18 May 2022 | 4 min Read
Author | 497 Articles
Breast milk is produced by the mammary glands that are located in a woman’s breasts. Several health organisations around the world have recognised human breast milk as an ideal source of nutrition to support early life.
In fact, the World Health Organisation (WHO) also recommends that a mother should breastfeed her baby exclusively for six months as breast milk is the ideal food for infants.
Containing antibodies that protect the infant against many common childhood illnesses, breast milk provides all the energy and nutrients that the infant needs. But do you know what’s in breast milk that makes it highly recommended?
Breast milk is full of minerals, vitamins and proteins that nourish and protect your little one. However, the composition of breast milk varies over time. Read on to find out what breast milk contains and how it changes to meet your baby’s needs.
Breast milk is primarily composed of water, proteins, lipids, carbohydrates and other biologically active components. However, the composition changes over a single feed as well as over the period of lactation.
The macronutrient composition of the breast milk include:
Human breast milk is made up of about 90% of water. Water maintains hydration, helps regulate body temperature, lubricates joints, and protects all the organs.
Breast milk alone provides all the water required by the infants for survival.
Studies have shown that carbohydrates are a preferred energy source for the brain and the main carbohydrate in breast milk is milk sugar which is known as lactose. Human milk contains more lactose than cow’s milk.
Other carbohydrates found in breast milk are oligosaccharides that promote healthy bacteria in your baby’s intestines.
These bacteria protect your baby’s gut and help fight diseases like infant diarrhoea.

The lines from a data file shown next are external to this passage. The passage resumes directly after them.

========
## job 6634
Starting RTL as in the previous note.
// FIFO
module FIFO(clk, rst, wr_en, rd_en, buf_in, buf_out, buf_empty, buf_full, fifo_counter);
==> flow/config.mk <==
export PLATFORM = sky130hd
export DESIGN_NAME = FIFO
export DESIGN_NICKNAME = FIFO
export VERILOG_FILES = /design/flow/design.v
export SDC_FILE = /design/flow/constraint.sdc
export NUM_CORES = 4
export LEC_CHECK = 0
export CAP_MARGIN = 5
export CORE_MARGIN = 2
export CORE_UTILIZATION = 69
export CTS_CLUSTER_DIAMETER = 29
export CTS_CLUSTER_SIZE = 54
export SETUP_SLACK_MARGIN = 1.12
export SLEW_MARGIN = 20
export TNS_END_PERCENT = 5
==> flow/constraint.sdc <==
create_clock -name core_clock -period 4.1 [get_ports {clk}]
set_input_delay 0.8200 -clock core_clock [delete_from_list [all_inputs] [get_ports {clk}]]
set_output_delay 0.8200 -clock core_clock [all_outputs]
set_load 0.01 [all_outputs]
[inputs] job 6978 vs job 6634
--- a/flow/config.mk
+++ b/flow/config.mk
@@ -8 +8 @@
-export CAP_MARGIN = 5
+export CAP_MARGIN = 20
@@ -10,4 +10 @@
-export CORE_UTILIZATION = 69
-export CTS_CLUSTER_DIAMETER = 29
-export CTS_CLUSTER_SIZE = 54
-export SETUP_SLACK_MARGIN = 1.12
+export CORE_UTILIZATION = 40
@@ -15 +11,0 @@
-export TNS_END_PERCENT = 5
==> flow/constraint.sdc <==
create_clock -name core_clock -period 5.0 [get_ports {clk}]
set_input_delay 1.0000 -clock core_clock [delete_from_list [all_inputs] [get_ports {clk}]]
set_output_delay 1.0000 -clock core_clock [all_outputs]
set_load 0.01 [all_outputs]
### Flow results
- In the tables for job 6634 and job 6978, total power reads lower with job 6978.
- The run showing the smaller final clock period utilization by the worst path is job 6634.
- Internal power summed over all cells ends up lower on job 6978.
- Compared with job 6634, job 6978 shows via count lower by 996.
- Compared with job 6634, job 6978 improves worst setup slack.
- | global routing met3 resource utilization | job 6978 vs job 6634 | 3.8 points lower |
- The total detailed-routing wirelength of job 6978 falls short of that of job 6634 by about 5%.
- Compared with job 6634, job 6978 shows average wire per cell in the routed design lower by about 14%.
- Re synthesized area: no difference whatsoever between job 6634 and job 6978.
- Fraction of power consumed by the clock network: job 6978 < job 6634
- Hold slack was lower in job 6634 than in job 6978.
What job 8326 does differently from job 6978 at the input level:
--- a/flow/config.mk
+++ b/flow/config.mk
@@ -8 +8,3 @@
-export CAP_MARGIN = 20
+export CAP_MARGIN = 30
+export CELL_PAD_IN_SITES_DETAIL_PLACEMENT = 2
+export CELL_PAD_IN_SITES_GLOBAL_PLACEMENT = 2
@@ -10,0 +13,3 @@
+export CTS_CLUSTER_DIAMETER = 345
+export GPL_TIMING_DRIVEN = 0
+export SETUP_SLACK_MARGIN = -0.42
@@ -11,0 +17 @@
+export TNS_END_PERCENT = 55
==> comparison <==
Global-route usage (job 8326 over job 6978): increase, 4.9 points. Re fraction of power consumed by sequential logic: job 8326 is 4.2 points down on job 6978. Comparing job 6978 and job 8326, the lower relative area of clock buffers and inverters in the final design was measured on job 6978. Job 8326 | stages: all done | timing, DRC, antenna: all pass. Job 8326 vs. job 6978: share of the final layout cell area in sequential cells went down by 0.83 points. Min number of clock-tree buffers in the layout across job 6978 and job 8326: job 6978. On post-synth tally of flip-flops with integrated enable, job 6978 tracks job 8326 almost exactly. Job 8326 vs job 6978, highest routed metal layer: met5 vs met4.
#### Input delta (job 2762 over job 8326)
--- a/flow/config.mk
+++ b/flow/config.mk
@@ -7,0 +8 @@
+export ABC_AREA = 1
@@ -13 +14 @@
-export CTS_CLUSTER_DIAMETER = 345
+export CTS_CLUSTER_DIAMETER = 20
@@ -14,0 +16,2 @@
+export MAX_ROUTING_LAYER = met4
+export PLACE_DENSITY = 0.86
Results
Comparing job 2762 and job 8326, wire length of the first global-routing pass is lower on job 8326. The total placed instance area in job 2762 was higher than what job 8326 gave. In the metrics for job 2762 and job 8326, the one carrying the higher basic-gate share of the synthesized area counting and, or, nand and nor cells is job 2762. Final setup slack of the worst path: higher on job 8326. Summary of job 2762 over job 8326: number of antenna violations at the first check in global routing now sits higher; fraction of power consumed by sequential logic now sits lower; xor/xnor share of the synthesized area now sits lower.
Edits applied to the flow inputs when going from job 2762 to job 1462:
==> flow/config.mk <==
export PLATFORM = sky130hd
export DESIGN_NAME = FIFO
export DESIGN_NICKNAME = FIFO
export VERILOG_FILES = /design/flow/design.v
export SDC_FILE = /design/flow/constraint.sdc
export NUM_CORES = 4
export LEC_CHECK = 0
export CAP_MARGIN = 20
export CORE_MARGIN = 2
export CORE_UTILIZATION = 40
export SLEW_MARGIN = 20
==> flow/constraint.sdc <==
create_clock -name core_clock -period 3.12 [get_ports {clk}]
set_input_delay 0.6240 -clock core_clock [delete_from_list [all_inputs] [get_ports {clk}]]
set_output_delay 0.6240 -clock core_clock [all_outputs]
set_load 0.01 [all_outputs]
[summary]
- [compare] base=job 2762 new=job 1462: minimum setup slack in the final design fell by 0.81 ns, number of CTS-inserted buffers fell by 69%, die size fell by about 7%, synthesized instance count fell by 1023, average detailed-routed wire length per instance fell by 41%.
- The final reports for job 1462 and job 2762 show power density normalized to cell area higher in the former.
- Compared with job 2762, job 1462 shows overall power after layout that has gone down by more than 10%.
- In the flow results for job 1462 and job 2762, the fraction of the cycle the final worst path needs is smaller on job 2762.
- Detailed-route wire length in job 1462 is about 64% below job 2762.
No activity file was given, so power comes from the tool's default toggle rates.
[design/flow/run.sh]
#!/bin/bash
# the make line also repeats each setting of config.mk as NAME=value (left out here)
make -C /OpenROAD-flow-scripts/flow DESIGN_CONFIG=/design/flow/config.mk WORK_HOME=/design/flow/orfs CLKGATE_MAP_FILE= finish
[design/flow/config.mk]
export PLATFORM = sky130hd
export DESIGN_NAME = pit
export DESIGN_NICKNAME = pit
export VERILOG_FILES = /design/flow/design.v
export SDC_FILE = /design/flow/constraint.sdc
export NUM_CORES = 4
export LEC_CHECK = 0
export CAP_MARGIN = 20
export CORE_ASPECT_RATIO = 0.58
export CORE_MARGIN = 3
export CORE_UTILIZATION = 72
export GPL_ROUTABILITY_DRIVEN = 0
export MIN_ROUTING_LAYER = met1
export SETUP_SLACK_MARGIN = -0.01
export SLEW_MARGIN = 20
[design/flow/constraint.sdc]
create_clock -name core_clock -period 3.3 [get_ports {clk}]
set_input_delay 0.6600 -clock core_clock [delete_from_list [all_inputs] [get_ports {clk}]]
set_output_delay 0.6600 -clock core_clock [all_outputs]
set_load 0.01 [all_outputs]
[design/flow/design.v]
module pit_counter(
    input             clk,
    input             rst_n,
    input             clock,
    input             gate,
    output reg        out,
    input       [7:0] data_in,
    input             set_control_mode,
    input             latch_count,
    input             latch_status,
    input             write,
    input             read,
    output      [7:0] data_out
);
reg [2:0] mode;
always @(posedge clk) begin
    if(rst_n == 1'b0)         mode <= 3'd2;
    else if(set_control_mode) mode <= data_in[3:1];
end
reg bcd;
always @(posedge clk) begin
    if(rst_n == 1'b0)         bcd <= 1'd0;
    else if(set_control_mode) bcd <= data_in[0];
end
reg [1:0] rw_mode;
always @(posedge clk) begin
    if(rst_n == 1'b0)         rw_mode <= 2'd1;
    else if(set_control_mode) rw_mode <= data_in[5:4];
end
reg [7:0] counter_l;
always @(posedge clk) begin
    if(rst_n == 1'b0)                               counter_l <= 8'd0;
    else if(set_control_mode)                       counter_l <= 8'd0;
    else if(write && rw_mode == 2'd3 && ~msb_write) counter_l <= data_in;
    else if(write && rw_mode == 2'd1)               counter_l <= data_in;
end
reg [7:0] counter_m;
always @(posedge clk) begin
    if(rst_n == 1'b0)                               counter_m <= 8'd0;
    else if(set_control_mode)                       counter_m <= 8'd0;
    else if(write && rw_mode == 2'd3 && msb_write)  counter_m <= data_in;
    else if(write && rw_mode == 2'd2)               counter_m <= data_in;
end
reg [7:0] output_l;
always @(posedge clk) begin
    if(rst_n == 1'b0)                       output_l <= 8'd0;
    else if(latch_count && ~output_latched) output_l <= counter[7:0];
    else if(~output_latched)                output_l <= counter[7:0];
end
reg [7:0] output_m;
always @(posedge clk) begin
    if(rst_n == 1'b0)                       output_m <= 8'd0;
    else if(latch_count && ~output_latched) output_m <= counter[15:8];
    else if(~output_latched)                output_m <= counter[15:8];
end
reg output_latched;
always @(posedge clk) begin
    if(rst_n == 1'b0)                               output_latched <= 1'b0;
    else if(set_control_mode)                       output_latched <= 1'b0;
    else if(latch_count)                            output_latched <= 1'b1;
    else if(read && (rw_mode != 2'd3 || msb_read))  output_latched <= 1'b0;
end
reg null_counter;
always @(posedge clk) begin
    if(rst_n == 1'b0)                                null_counter <= 1'b0;
    else if(set_control_mode)                        null_counter <= 1'b1;
    else if(write && (rw_mode != 2'd3 || msb_write)) null_counter <= 1'b1;
    else if(load)                                    null_counter <= 1'b0;
end
reg msb_write;
always @(posedge clk) begin
    if(rst_n == 1'b0)                       msb_write <= 1'b0;
    else if(set_control_mode)               msb_write <= 1'b0;
    else if(write_pulse && rw_mode == 2'd3) msb_write <= ~msb_write;
end
reg msb_read;
always @(posedge clk) begin
    if(rst_n == 1'b0)                      msb_read <= 1'b0;
    else if(set_control_mode)              msb_read <= 1'b0;
    else if(read_pulse && rw_mode == 2'd3) msb_read <= ~msb_read;
end
reg [7:0] status;
always @(posedge clk) begin
    if(rst_n == 1'b0)                        status <= 8'd0;
    else if(latch_status && ~status_latched) status <= { out, null_counter, rw_mode, mode, bcd };
end
reg status_latched;
always @(posedge clk) begin
    if(rst_n == 1'b0)           status_latched <= 1'b0;
    else if(set_control_mode)   status_latched <= 1'b0;
    else if(latch_status)       status_latched <= 1'b1;
    else if(read)               status_latched <= 1'b0;
end
assign data_out =
    (status_latched)               ? status   :
    (rw_mode == 2'd3 && ~msb_read) ? output_l :
    (rw_mode == 2'd3 &&  msb_read) ? output_m :
    (rw_mode == 2'd1)              ? output_l :
                                     output_m;
reg two_byte_write;
always @(posedge clk) begin
    if(rst_n == 1'b0)                 two_byte_write <= 1'b0;
    else if(write && rw_mode == 2'd3) two_byte_write <= 1'b1;
    else if(set_control_mode || load) two_byte_write <= 1'b0;
end
reg set_control_mode_last;
always @(posedge clk) set_control_mode_last <= set_control_mode;
reg set_control_mode_pulse;
always @(posedge clk) set_control_mode_pulse <= set_control_mode_last & ~set_control_mode;
reg write_last;
always @(posedge clk) write_last <= write;
reg write_pulse;
always @(posedge clk) write_pulse <= write_last & ~write;
reg read_last;
always @(posedge clk) read_last <= read;
reg read_pulse;
always @(posedge clk) read_pulse <= read_last & ~read;
reg clock_last;
always @(posedge clk) clock_last <= clock;
reg clock_pulse;
always @(posedge clk) clock_pulse <= clock_last & ~clock;
reg gate_last;
always @(posedge clk) gate_last <= gate;
reg gate_sampled;
always @(posedge clk) begin
    if(rst_n == 1'b0)             gate_sampled <= 1'b0;
    else if(~clock_last && clock) gate_sampled <= gate;
end
reg trigger;
always @(posedge clk) begin
    if(rst_n == 1'b0)             trigger <= 1'b0;
    else if(~gate_last && gate)   trigger <= 1'b1;
    else if(~clock_last && clock) trigger <= 1'b0;
end
reg trigger_sampled;
always @(posedge clk) begin
    if(rst_n == 1'b0)            trigger_sampled <= 1'b0;
    else if(~clock_last & clock) trigger_sampled <= trigger;
end
always @(posedge clk) begin
    if(rst_n == 1'b0)                                                 out <= 1'b1;
    else if(set_control_mode_pulse && mode      == 3'd0)              out <= 1'b0;
    else if(set_control_mode_pulse && mode      == 3'd1)              out <= 1'b1;
    else if(set_control_mode_pulse && mode[1:0] == 2'd2)              out <= 1'b1;
    else if(set_control_mode_pulse && mode[1:0] == 2'd3)              out <= 1'b1;
    else if(set_control_mode_pulse && mode      == 3'd4)              out <= 1'b1;
    else if(set_control_mode_pulse && mode      == 3'd5)              out <= 1'b1;
    else if(mode      == 3'd0 && (load || two_byte_write))            out <= 1'b0;
    else if(mode      == 3'd0 && counter == 16'd1 && enable)          out <= 1'b1;
    else if(mode      == 3'd1 && load)                                out <= 1'b0;
    else if(mode      == 3'd1 && counter == 16'd1 && enable)          out <= 1'b1;
    else if(mode[1:0] == 2'd2 && ~gate)                               out <= 1'b1;
    else if(mode[1:0] == 2'd2 && load)                                out <= 1'b1;
    else if(mode[1:0] == 2'd2 && counter == 16'd2 && enable)          out <= 1'b0;
    else if(mode[1:0] == 2'd3 && ~gate)                               out <= 1'b1;
    else if(mode[1:0] == 2'd3 && load && loaded && ~trigger_sampled)  out <= ~out;
    else if(mode      == 3'd4 && counter == 16'd1 && enable)          out <= 1'b0;
    else if(mode      == 3'd4 && counter == 16'd0 && enable)          out <= 1'b1;
    else if(mode      == 3'd5 && counter == 16'd1 && enable)          out <= 1'b0;
    else if(mode      == 3'd5 && counter == 16'd0 && enable)          out <= 1'b1;
end
reg written;
always @(posedge clk) begin
    if(rst_n == 1'b0)                                    written <= 1'b0;
    else if(set_control_mode)                            written <= 1'b0;
    else if(write_pulse && rw_mode != 2'd3)              written <= 1'b1;
    else if(write_pulse && rw_mode == 2'd3 && msb_write) written <= 1'b1;
    else if(load)                                        written <= 1'b0;
end
reg control_set;
always @(posedge clk) begin
    if(rst_n == 1'b0)         control_set <= 1'b0;
    else if(set_control_mode) control_set <= 1'b1;
    else if(load)             control_set <= 1'b0;
end
reg loaded;
always @(posedge clk) begin
    if(rst_n == 1'b0)         loaded <= 1'b0;
    else if(set_control_mode) loaded <= 1'b0;
    else if(load)             loaded <= 1'b1;
end
wire load = 
    (mode      == 3'd0 &&   written) ||                  
    clock_pulse && (
    (mode      == 3'd1 &&   trigger_sampled) ||
    (mode[1:0] == 2'd2 && ((written && control_set) || trigger_sampled || (loaded && gate_sampled && counter == 16'd1))) ||
    (mode[1:0] == 2'd3 && ((written && control_set) || trigger_sampled || (loaded && gate_sampled && counter == ((counter_l[0] & out) ? 16'd0 : 16'd2)))) ||
    (mode      == 3'd4 &&   written) ||
    (mode      == 3'd5 && ((written && control_set) || loaded) && trigger_sampled)
);
wire enable = ~load && loaded && clock_pulse && (
    (mode      == 3'd0 && gate_sampled && ~two_byte_write) ||
    (mode      == 3'd1) ||
    (mode[1:0] == 2'd2 && gate_sampled) ||
    (mode[1:0] == 2'd3 && gate_sampled) ||
    (mode      == 3'd4 && gate_sampled) ||
    (mode      == 3'd5)
);
wire [15:0] counter_minus_1 =
    (bcd && !counter[15:0]) ? 16'h9999 :
    (bcd && !counter[11:0]) ? { counter[15:12] - 1'd1, 12'h999 } :
    (bcd && !counter[7:0])  ? { counter[15:8]  - 1'd1,   8'h99 } :
    (bcd && !counter[3:0])  ? { counter[15:4]  - 1'd1,    4'h9 } :
                                counter - 1'd1;
reg [15:0] counter;
always @(posedge clk) begin
    if(rst_n == 1'b0) counter <= 16'd0;
    else if(load)     counter <= {counter_m, counter_l[7:1], counter_l[0] & (mode[1:0] != 2'd3)};
    else if(enable)   counter <= counter_minus_1 - (mode[1:0] == 2'd3);
end
endmodule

Lipids make up about 4% of breast milk and provide over half of the calories to your little one.
Lipids are a major source of energy, cholesterol, and essential fatty acids such as DHA and are necessary for the development of your baby’s brain, nervous system, and vision.
The high-calorie content of lipids is also responsible for the baby’s healthy weight gain.
Proteins build, strengthen, and repair the body’s tissue and make hormones, enzymes, and antibodies. The protein in breast milk is easy for the little ones to digest.
Lactoferrin is a form of protein in breast milk that moves iron through your baby’s body and protects your newborn’s intestines from infections.
There are several elements of breast milk that are unique and are not found in formula milk. These are:
Immunoglobulins are antibodies that help to fight illness and disease. Due to these natural immune substances, breast milk can almost be thought of as a baby’s first vaccine.
It also helps protect against the common cold, ear infections, vomiting, diarrhoea, and other potentially dangerous infections.
The primary antibody in breast milk is Secretory Immunoglobulin A (IgA) that coats the baby’s lungs and intestines, sealing them to prevent germs from entering the body and bloodstream.
Hormones involved in milk production include prolactin and thyroid hormones. These hormones also influence growth and development, metabolism, stress and pain responses, and blood pressure regulation.
Human breast milk contains several enzymes that aid digestion by breaking down fats or proteins. Some enzymes also provide immune support.
Breast milk also contains vitamins and minerals that are important for your infants health and development:
Vitamins found in breast milk support healthy bones, eyes, and skin and are necessary to prevent diseases of malnutrition like scurvy and rickets.
Breast milk is full of minerals that your baby’s body needs to be healthy and strong.
Minerals like iron, zinc, calcium, sodium, chloride, magnesium, and selenium build strong bones and produce red blood cells. These minerals also promote proper muscle and nerve function.
There are three phases of breast milk – colostrum, transitional milk and mature milk. Doctors refer to colostrum as “liquid gold” for its importance for your infant. As the composition of breast milk changes over time, the ratio and amounts of whey/ casein protein changes from colostrum to mature milk.
Between the two, whey protein is predominant and makes up to 50-80% of protein content in the breast milk. Thus, even if the composition of the breast milk changes, the protein composition of breast milk is dynamic.